START Extracted information

File: src/rtl/cycle_edge_pkg.sv
package cycle_edge_pkg;

  typedef enum logic [1:0] {
    FK_LAST   = 2'd0,
    FK_DRIVE  = 2'd1,
    FK_STROBE = 2'd2,
    FK_NONE   = 2'd3
  } field_kind_e;

  // Field 0 holds the last tick index, then drive offsets, then strobe offsets.
  function automatic field_kind_e field_kind(int f, int nd, int nc);
    if (f == 0)              return FK_LAST;
    else if (f <= nd)        return FK_DRIVE;
    else if (f <= nd + nc)   return FK_STROBE;
    else                     return FK_NONE;
  endfunction

  // Edge slot addressed by an offset field (drives first, strobes after).
  function automatic int field_edge(int f);
    return f - 1;
  endfunction

endpackage
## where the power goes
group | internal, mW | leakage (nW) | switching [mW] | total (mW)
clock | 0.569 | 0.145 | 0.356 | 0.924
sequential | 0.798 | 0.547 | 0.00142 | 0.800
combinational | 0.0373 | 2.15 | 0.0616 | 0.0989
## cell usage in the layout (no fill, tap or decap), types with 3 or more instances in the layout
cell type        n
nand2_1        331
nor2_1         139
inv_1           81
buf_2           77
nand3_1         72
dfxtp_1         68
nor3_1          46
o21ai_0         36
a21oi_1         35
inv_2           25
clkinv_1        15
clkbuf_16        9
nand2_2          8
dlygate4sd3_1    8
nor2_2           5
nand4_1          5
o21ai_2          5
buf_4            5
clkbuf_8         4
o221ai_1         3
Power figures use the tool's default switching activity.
**src/rtl/split_adder_pkg.sv**
```systemverilog
package split_adder_pkg;
  typedef enum logic [0:0] {
    PH_IDLE = 1'b0,
    PH_HIGH = 1'b1
  } phase_t;
endpackage

```
**src/rtl/sa_half_add.sv**
```systemverilog
module sa_half_add #(
  parameter int W = 16
) (
  input  logic [W-1:0] x,
  input  logic [W-1:0] y,
  input  logic         cin,
  output logic [W-1:0] s,
  output logic         co
);
  function automatic logic [W:0] add_carry(input logic [W-1:0] p, input logic [W-1:0] q,
                                           input logic ci);
    return {1'b0, p} + {1'b0, q} + {{W{1'b0}}, ci};
  endfunction

  logic [W:0] full;
  assign full = add_carry(x, y, cin);
  assign s    = full[W-1:0];
  assign co   = full[W];
endmodule

```
**src/rtl/sa_ctrl.sv**
```systemverilog
module sa_ctrl
  import split_adder_pkg::*;
(
  input  logic clk,
  input  logic rst,
  input  logic start,
  output logic accept,
  output logic finish,
  output logic busy,
  output logic done
);
  phase_t phase_q;
  logic   done_q;

  assign accept = start && (phase_q == PH_IDLE);
  assign finish = (phase_q == PH_HIGH);
  assign busy   = finish;
  assign done   = done_q;

  always_ff @(posedge clk) begin
    if (rst) begin
      phase_q <= PH_IDLE;
      done_q  <= 1'b0;
    end else begin
      done_q <= finish;
      if (accept)      phase_q <= PH_HIGH;
      else if (finish) phase_q <= PH_IDLE;
    end
  end

  assert_accept_busy_R4: assert property (@(posedge clk) disable iff (rst)
    accept |=> busy);
  assert_busy_then_done_R1: assert property (@(posedge clk) disable iff (rst)
    busy |=> (done && !busy));
  assert_done_not_busy_R4: assert property (@(posedge clk) disable iff (rst)
    done |-> !busy);
  assert_single_done_R1: assert property (@(posedge clk) disable iff (rst)
    done |=> !done);
  assert_start_busy_dropped_R5: assert property (@(posedge clk) disable iff (rst)
    (start && busy) |=> !busy);
endmodule

```
**src/rtl/split_adder.sv**
```systemverilog
module split_adder #(
  parameter int WIDTH = 32
) (
  input  logic             clk,
  input  logic             rst,
  input  logic             start,
  input  logic [WIDTH-1:0] a,
  input  logic [WIDTH-1:0] b,
  output logic             busy,
  output logic             done,
  output logic [WIDTH-1:0] sum,
  output logic             cout
);
  localparam int LO_W = WIDTH / 2;
  localparam int HI_W = WIDTH - LO_W;

  logic            accept, finish;
  logic [LO_W-1:0] lo_sum_w;
  logic            lo_co_w;
  logic [HI_W-1:0] hi_sum_w;
  logic            hi_co_w;

  logic [LO_W-1:0] lo_sum_q;
  logic            mid_carry_q;
  logic [HI_W-1:0] a_hi_q, b_hi_q;
  logic [WIDTH-1:0] sum_q;
  logic            cout_q;

  sa_ctrl ctrl_i (
    .clk    (clk),
    .rst    (rst),
    .start  (start),
    .accept (accept),
    .finish (finish),
    .busy   (busy),
    .done   (done)
  );

  sa_half_add #(.W(LO_W)) lo_add_i (
    .x   (a[LO_W-1:0]),
    .y   (b[LO_W-1:0]),
    .cin (1'b0),
    .s   (lo_sum_w),
    .co  (lo_co_w)
  );

  sa_half_add #(.W(HI_W)) hi_add_i (
    .x   (a_hi_q),
    .y   (b_hi_q),
    .cin (mid_carry_q),
    .s   (hi_sum_w),
    .co  (hi_co_w)
  );

  always_ff @(posedge clk) begin
    if (rst) begin
      lo_sum_q    <= '0;
      mid_carry_q <= 1'b0;
      a_hi_q      <= '0;
      b_hi_q      <= '0;
      sum_q       <= '0;
      cout_q      <= 1'b0;
    end else begin
      if (accept) begin
        lo_sum_q    <= lo_sum_w;
        mid_carry_q <= lo_co_w;
        a_hi_q      <= a[WIDTH-1:LO_W];
        b_hi_q      <= b[WIDTH-1:LO_W];
      end
      if (finish) begin
        sum_q  <= {hi_sum_w, lo_sum_q};
        cout_q <= hi_co_w;
      end
    end
  end

  assign sum  = sum_q;
  assign cout = cout_q;

  assert_result_hold_R6: assert property (@(posedge clk) disable iff (rst)
    !done |-> $stable({cout, sum}));
  assert_halves_frozen_R5: assert property (@(posedge clk) disable iff (rst)
    busy |=> ($stable(a_hi_q) && $stable(b_hi_q)));
endmodule

```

END Extracted information

The problem: The word "cell" appears in some lines of the data; state how many such lines there are, and nothing further.

Problem solution: 2